The previous station was built in 1959 for the Yorkshire Woollen District Transport Company. This cost £22,000 and had 12 stands on four platforms. It closed in July 2004.

The bus station opened on 24 April 2005. In 2010, the closure of the bus station was proposed by West Yorkshire Metro in an attempt to reduce costs. However, in February 2011, it was announced that the bus station would remain open.

In 2013, West Yorkshire Metro began playing classical music at the bus station in an attempt to improve its atmosphere.

In July 2021, Tracy Brabin, the mayor of West Yorkshire, made facemasks mandatory on West Yorkshire's bus stations, including Cleckheaton.

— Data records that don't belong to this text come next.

### src/design/imm_pkg.sv
// -----------------------------------------------------------------------------
// imm_pkg
// Types, constants and helpers shared by the matrix multiply core.
// -----------------------------------------------------------------------------
package imm_pkg;

	localparam int MAX_DIM_DEF    = 8;
	localparam int ELEM_WIDTH_DEF = 16;

	localparam int DIM_W      = 4;
	localparam int ROWCOL_W   = 3;
	localparam int IN_VALUE_W = 16;
	localparam int VALUE_W    = 32;
	localparam int REQ_W      = 2;
	localparam int CFG_IDX_W  = 2;

	localparam logic [DIM_W-1:0] DIM_RESET = 4'd8;

	localparam logic [REQ_W-1:0] REQ_LOAD_A = 2'd0;
	localparam logic [REQ_W-1:0] REQ_LOAD_B = 2'd1;
	localparam logic [REQ_W-1:0] REQ_START  = 2'd2;

	localparam logic [CFG_IDX_W-1:0] CFG_ROWS_A    = 2'd0;
	localparam logic [CFG_IDX_W-1:0] CFG_INNER_DIM = 2'd1;
	localparam logic [CFG_IDX_W-1:0] CFG_COLS_B    = 2'd2;

	typedef struct packed {
		logic                wr_a;
		logic                wr_b;
		logic                rd_en;
		logic                first;
		logic                last_k;
		logic [ROWCOL_W-1:0] row_i;
		logic [ROWCOL_W-1:0] col_j;
		logic [ROWCOL_W-1:0] k;
		logic                out_load;
		logic                out_last;
	} imm_cmd_t;

	typedef struct packed {
		logic done;
		logic out_free;
	} imm_status_t;

	// Highest index in use for a dimension register, with the dimension clamped to 1..max_dim.
	function automatic logic [DIM_W-1:0] dim_limit(input logic [DIM_W-1:0] dim,
			input logic [DIM_W-1:0] max_dim);
		logic [DIM_W-1:0] lim;
		if (dim == '0) begin
			lim = '0;
		end else if (dim > max_dim) begin
			lim = max_dim - 1'b1;
		end else begin
			lim = dim - 1'b1;
		end
		return lim;
	endfunction

endpackage

### src/design/imm_datapath.sv
// -----------------------------------------------------------------------------
// imm_datapath
// Element stores, multiply-accumulate pipeline and the result register.
// -----------------------------------------------------------------------------
module imm_datapath import imm_pkg::*; #(
	parameter int MAX_DIM    = MAX_DIM_DEF,
	parameter int ELEM_WIDTH = ELEM_WIDTH_DEF
) (
	input  logic                          clk,
	input  logic                          arst_n,
	input  imm_cmd_t                      cmd,
	output imm_status_t                   status,
	input  logic [ROWCOL_W-1:0]           elem_row,
	input  logic [ROWCOL_W-1:0]           elem_col,
	input  logic signed [IN_VALUE_W-1:0]  elem_value,
	output logic                          out_valid,
	input  logic                          out_stall,
	output logic [ROWCOL_W-1:0]           prod_row,
	output logic [ROWCOL_W-1:0]           prod_col,
	output logic signed [VALUE_W-1:0]     prod_value,
	output logic                          last
);

	localparam int IW    = $clog2(MAX_DIM);
	localparam int AW    = 2 * IW;
	localparam int DEPTH = 1 << AW;

	logic signed [ELEM_WIDTH-1:0] mem_a [DEPTH];
	logic signed [ELEM_WIDTH-1:0] mem_b [DEPTH];

	logic [AW-1:0]                wr_addr;
	logic [AW-1:0]                rd_addr_a;
	logic [AW-1:0]                rd_addr_b;
	logic signed [ELEM_WIDTH-1:0] wr_data;

	logic signed [ELEM_WIDTH-1:0] a_s1;
	logic signed [ELEM_WIDTH-1:0] b_s1;
	logic                         valid_s1;
	logic                         first_s1;
	logic                         last_k_s1;

	logic signed [VALUE_W-1:0]    a_ext;
	logic signed [VALUE_W-1:0]    b_ext;
	logic signed [VALUE_W-1:0]    prod_s2;
	logic                         valid_s2;
	logic                         first_s2;
	logic                         last_k_s2;

	logic signed [VALUE_W-1:0]    acc_q;
	logic                         done_q;
	logic                         out_valid_q;

	assign wr_addr   = {elem_row[IW-1:0], elem_col[IW-1:0]};
	assign rd_addr_a = {cmd.row_i[IW-1:0], cmd.k[IW-1:0]};
	assign rd_addr_b = {cmd.k[IW-1:0], cmd.col_j[IW-1:0]};
	assign wr_data   = ELEM_WIDTH'(elem_value);

	always_ff @(posedge clk) begin
		if (cmd.wr_a) begin
			mem_a[wr_addr] <= wr_data;
		end
		if (cmd.rd_en) begin
			a_s1 <= mem_a[rd_addr_a];
		end
	end

	always_ff @(posedge clk) begin
		if (cmd.wr_b) begin
			mem_b[wr_addr] <= wr_data;
		end
		if (cmd.rd_en) begin
			b_s1 <= mem_b[rd_addr_b];
		end
	end

	assign a_ext = VALUE_W'(a_s1);
	assign b_ext = VALUE_W'(b_s1);

	always_ff @(posedge clk) begin
		first_s1  <= cmd.first;
		last_k_s1 <= cmd.last_k;
		prod_s2   <= a_ext * b_ext;
		first_s2  <= first_s1;
		last_k_s2 <= last_k_s1;
		if (valid_s2) begin
			acc_q <= first_s2 ? prod_s2 : acc_q + prod_s2;
		end
		if (cmd.out_load) begin
			prod_row   <= cmd.row_i;
			prod_col   <= cmd.col_j;
			prod_value <= acc_q;
			last       <= cmd.out_last;
		end
	end

	always_ff @(posedge clk or negedge arst_n) begin
		if (!arst_n) begin
			valid_s1    <= 1'b0;
			valid_s2    <= 1'b0;
			done_q      <= 1'b0;
			out_valid_q <= 1'b0;
		end else begin
			valid_s1 <= cmd.rd_en;
			valid_s2 <= valid_s1;
			if (cmd.out_load) begin
				done_q <= 1'b0;
			end else if (valid_s2 && last_k_s2) begin
				done_q <= 1'b1;
			end
			if (cmd.out_load) begin
				out_valid_q <= 1'b1;
			end else if (!out_stall) begin
				out_valid_q <= 1'b0;
			end
		end
	end

	assign out_valid       = out_valid_q;
	assign status.done     = done_q;
	assign status.out_free = !out_valid_q || !out_stall;

endmodule

### src/design/imm_controller.sv
// -----------------------------------------------------------------------------
// imm_controller
// Dimension registers, load decode and the sequencer that walks the product.
// -----------------------------------------------------------------------------
module imm_controller import imm_pkg::*; #(
	parameter int MAX_DIM = MAX_DIM_DEF
) (
	input  logic                  clk,
	input  logic                  arst_n,
	input  logic                  in_valid,
	output logic                  in_stall,
	input  logic [REQ_W-1:0]      req_type,
	input  logic [ROWCOL_W-1:0]   elem_row,
	input  logic [ROWCOL_W-1:0]   elem_col,
	input  logic                  cfg_valid,
	output logic                  cfg_ready,
	input  logic [CFG_IDX_W-1:0]  cfg_index,
	input  logic [DIM_W-1:0]      cfg_data,
	output imm_cmd_t              cmd,
	input  imm_status_t           status
);

	localparam int IW = $clog2(MAX_DIM);

	localparam logic [1:0] ST_IDLE = 2'd0;
	localparam logic [1:0] ST_RUN  = 2'd1;
	localparam logic [1:0] ST_WAIT = 2'd2;

	logic [1:0]       state_q;
	logic [DIM_W-1:0] rows_a_q;
	logic [DIM_W-1:0] inner_dim_q;
	logic [DIM_W-1:0] cols_b_q;
	logic [IW-1:0]    i_q;
	logic [IW-1:0]    j_q;
	logic [IW-1:0]    k_q;
	logic [IW-1:0]    i_lim_q;
	logic [IW-1:0]    k_lim_q;
	logic [IW-1:0]    j_lim_q;

	logic             in_beat;
	logic             in_range;
	logic             last_k;
	logic             last_elem;
	logic             load_out;
	logic [DIM_W-1:0] i_lim;
	logic [DIM_W-1:0] k_lim;
	logic [DIM_W-1:0] j_lim;

	assign in_stall  = (state_q != ST_IDLE);
	assign cfg_ready = 1'b1;
	assign in_beat   = in_valid && !in_stall;
	assign in_range  = (DIM_W'(elem_row) < DIM_W'(MAX_DIM)) &&
		(DIM_W'(elem_col) < DIM_W'(MAX_DIM));

	assign i_lim = dim_limit(rows_a_q, DIM_W'(MAX_DIM));
	assign k_lim = dim_limit(inner_dim_q, DIM_W'(MAX_DIM));
	assign j_lim = dim_limit(cols_b_q, DIM_W'(MAX_DIM));

	assign last_k    = (k_q == k_lim_q);
	assign last_elem = (i_q == i_lim_q) && (j_q == j_lim_q);
	assign load_out  = (state_q == ST_WAIT) && status.done && status.out_free;

	always_comb begin
		cmd          = '0;
		cmd.wr_a     = in_beat && (req_type == REQ_LOAD_A) && in_range;
		cmd.wr_b     = in_beat && (req_type == REQ_LOAD_B) && in_range;
		cmd.rd_en    = (state_q == ST_RUN);
		cmd.first    = (k_q == '0);
		cmd.last_k   = last_k;
		cmd.row_i    = ROWCOL_W'(i_q);
		cmd.col_j    = ROWCOL_W'(j_q);
		cmd.k        = ROWCOL_W'(k_q);
		cmd.out_load = load_out;
		cmd.out_last = last_elem;
	end

	always_ff @(posedge clk or negedge arst_n) begin
		if (!arst_n) begin
			rows_a_q    <= DIM_RESET;
			inner_dim_q <= DIM_RESET;
			cols_b_q    <= DIM_RESET;
		end else if (cfg_valid && cfg_ready) begin
			unique case (cfg_index)
				CFG_ROWS_A:    rows_a_q    <= cfg_data;
				CFG_INNER_DIM: inner_dim_q <= cfg_data;
				CFG_COLS_B:    cols_b_q    <= cfg_data;
				default: ;
			endcase
		end
	end

	always_ff @(posedge clk or negedge arst_n) begin
		if (!arst_n) begin
			state_q <= ST_IDLE;
			i_q     <= '0;
			j_q     <= '0;
			k_q     <= '0;
			i_lim_q <= '0;
			k_lim_q <= '0;
			j_lim_q <= '0;
		end else begin
			unique case (state_q)
				ST_IDLE: begin
					if (in_beat && (req_type == REQ_START)) begin
						i_lim_q <= i_lim[IW-1:0];
						k_lim_q <= k_lim[IW-1:0];
						j_lim_q <= j_lim[IW-1:0];
						i_q     <= '0;
						j_q     <= '0;
						k_q     <= '0;
						state_q <= ST_RUN;
					end
				end
				ST_RUN: begin
					if (last_k) begin
						k_q     <= '0;
						state_q <= ST_WAIT;
					end else begin
						k_q <= k_q + 1'b1;
					end
				end
				ST_WAIT: begin
					if (load_out) begin
						if (last_elem) begin
							state_q <= ST_IDLE;
						end else begin
							state_q <= ST_RUN;
							if (j_q == j_lim_q) begin
								j_q <= '0;
								i_q <= i_q + 1'b1;
							end else begin
								j_q <= j_q + 1'b1;
							end
						end
					end
				end
				default: state_q <= ST_IDLE;
			endcase
		end
	end

endmodule
===== config.mk =====
export PLATFORM = sky130hd
export DESIGN_NAME = movie_chunk_video_deframer
export DESIGN_NICKNAME = d
export VERILOG_FILES = /design/src/hw/rtl/mcvd_pkg.sv /design/src/hw/rtl/mcvd_parser.sv /design/src/hw/rtl/movie_chunk_video_deframer.sv
export SDC_FILE = /design/constraint.sdc
export NUM_CORES = 2
export LEC_CHECK = 0
export BUFFER_PORTS_ARGS = -buffer_cell sky130_fd_sc_hd__buf_2
export CELL_PAD_IN_SITES_DETAIL_PLACEMENT = 1
export CELL_PAD_IN_SITES_GLOBAL_PLACEMENT = 1
export CORE_ASPECT_RATIO = 0.8
export CORE_MARGIN = 2
export CORE_UTILIZATION = 25
export DETAILED_ROUTE_END_ITERATION = 16
export GPL_TIMING_DRIVEN = 0
export MAX_ROUTING_LAYER = met4
export PLACE_DENSITY = 0.5
export SYNTH_ARGS = -nofsm -noshare
export SYNTH_HDL_FRONTEND = slang
export SYNTH_SLANG_ARGS = --single-unit
export TNS_END_PERCENT = 20

===== constraint.sdc =====
create_clock -name clk_i -period 14.96 [get_ports clk_i]
set_clock_uncertainty 0.15 [all_clocks]
set_input_delay 2.992 -clock clk_i [delete_from_list [all_inputs] [get_ports clk_i]]
set_output_delay 2.992 -clock clk_i [all_outputs]
set_load 0.05 [all_outputs]

===== src/hw/rtl/mcvd_pkg.sv =====
`timescale 1ns / 1ps

package mcvd_pkg;

  localparam logic [31:0] CODE_HEAD      = 32'h4D56_6864;
  localparam logic [31:0] CODE_KEY       = 32'h4D56_304B;
  localparam logic [31:0] CODE_DELTA     = 32'h4D56_3046;
  localparam logic [31:0] HDR_LEN        = 32'h0000_0020;
  localparam logic [31:0] CHUNK_HEAD_LEN = 32'd8;

  // Header byte offsets
  localparam logic [31:0] OFS_MAGIC_END = 32'd3;
  localparam logic [31:0] OFS_SIZE_END  = 32'd7;
  localparam logic [4:0]  OFS_WIDTH     = 5'h0C;
  localparam logic [4:0]  OFS_HEIGHT    = 5'h0E;
  localparam logic [4:0]  OFS_COUNT     = 5'h10;
  localparam logic [4:0]  OFS_SCALE     = 5'h18;
  localparam logic [4:0]  OFS_BASE      = 5'h1C;
  localparam logic [31:0] OFS_HDR_LAST  = 32'h0000_001F;

  localparam int unsigned OUT_TDATA_W = 144;
  localparam int unsigned OUT_TUSER_W = 3;

  typedef enum logic [1:0] {
    KIND_HEADER  = 2'd0,
    KIND_PAYLOAD = 2'd1,
    KIND_EMPTY   = 2'd2,
    KIND_ERROR   = 2'd3
  } kind_e;

  typedef enum logic [1:0] {
    ERR_TOO_SMALL  = 2'd0,
    ERR_BAD_MAGIC  = 2'd1,
    ERR_HDR_SIZE   = 2'd2,
    ERR_CHUNK_SIZE = 2'd3
  } err_e;

  typedef struct packed {
    logic        valid;
    kind_e       kind;
    logic [7:0]  payload_byte;
    logic        is_key;
    logic        last_in_packet;
    logic [15:0] frame_width;
    logic [15:0] frame_height;
    logic [31:0] frame_total;
    logic [31:0] ticks_per_second;
    logic [31:0] ticks_per_frame;
    err_e        error_code;
  } result_t;

endpackage
$ cat config.mk
export PLATFORM = sky130hd
export DESIGN_NAME = bmf_div
export DESIGN_NICKNAME = d
export VERILOG_FILES = /design/src/bmf_pkg.sv /design/src/bmf_div.sv
export SDC_FILE = /design/constraint.sdc
export NUM_CORES = 1
export LEC_CHECK = 0
export ABC_AREA = 1
export BUFFER_PORTS_ARGS = -buffer_cell sky130_fd_sc_hd__buf_2
export CELL_PAD_IN_SITES_DETAIL_PLACEMENT = 1
export CELL_PAD_IN_SITES_GLOBAL_PLACEMENT = 1
export CORE_MARGIN = 1.5
export CORE_UTILIZATION = 38
export CTS_CLUSTER_DIAMETER = 100
export DETAILED_ROUTE_END_ITERATION = 10
export PLACE_DENSITY = 0.76
export SETUP_SLACK_MARGIN = 0.4
export SYNTH_ARGS = -nofsm -noshare
export SYNTH_HDL_FRONTEND = slang
export SYNTH_SLANG_ARGS = --single-unit
$ cat constraint.sdc
create_clock -name clk -period 3.2 [get_ports clk]
set_input_delay 0.64 -clock clk [delete_from_list [all_inputs] [get_ports clk]]
set_output_delay 0.64 -clock clk [all_outputs]
set_load 0.05 [all_outputs]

Planning approval has been sought to replace retail space at the station with an online pharmacy and consultation room and to add window-mounted advertising panels.

In 2021, an estate broker advertised that the station was under offer, although it was unclear whether this meant for sale or for rent.

==Facilities==
There are six stands at the bus station with a real-time information board. The main operator at the bus station is Arriva Yorkshire. In line with all other recently built West Yorkshire Metro bus stations, the passenger waiting area is fully enclosed. The bus station contains a shop.

==Services==
Arriva Yorkshire, First West Yorkshire and TLC Travel run services around the Heavy Woollen District and as far as Dewsbury, Huddersfield, Halifax, Bradford, Leeds and Wakefield.

== Incidents ==
In June 2009, a man was injured when he mistakenly drove his car into the bus station. The following year, the bus station was targeted by thieves, who crashed their car into the bus station.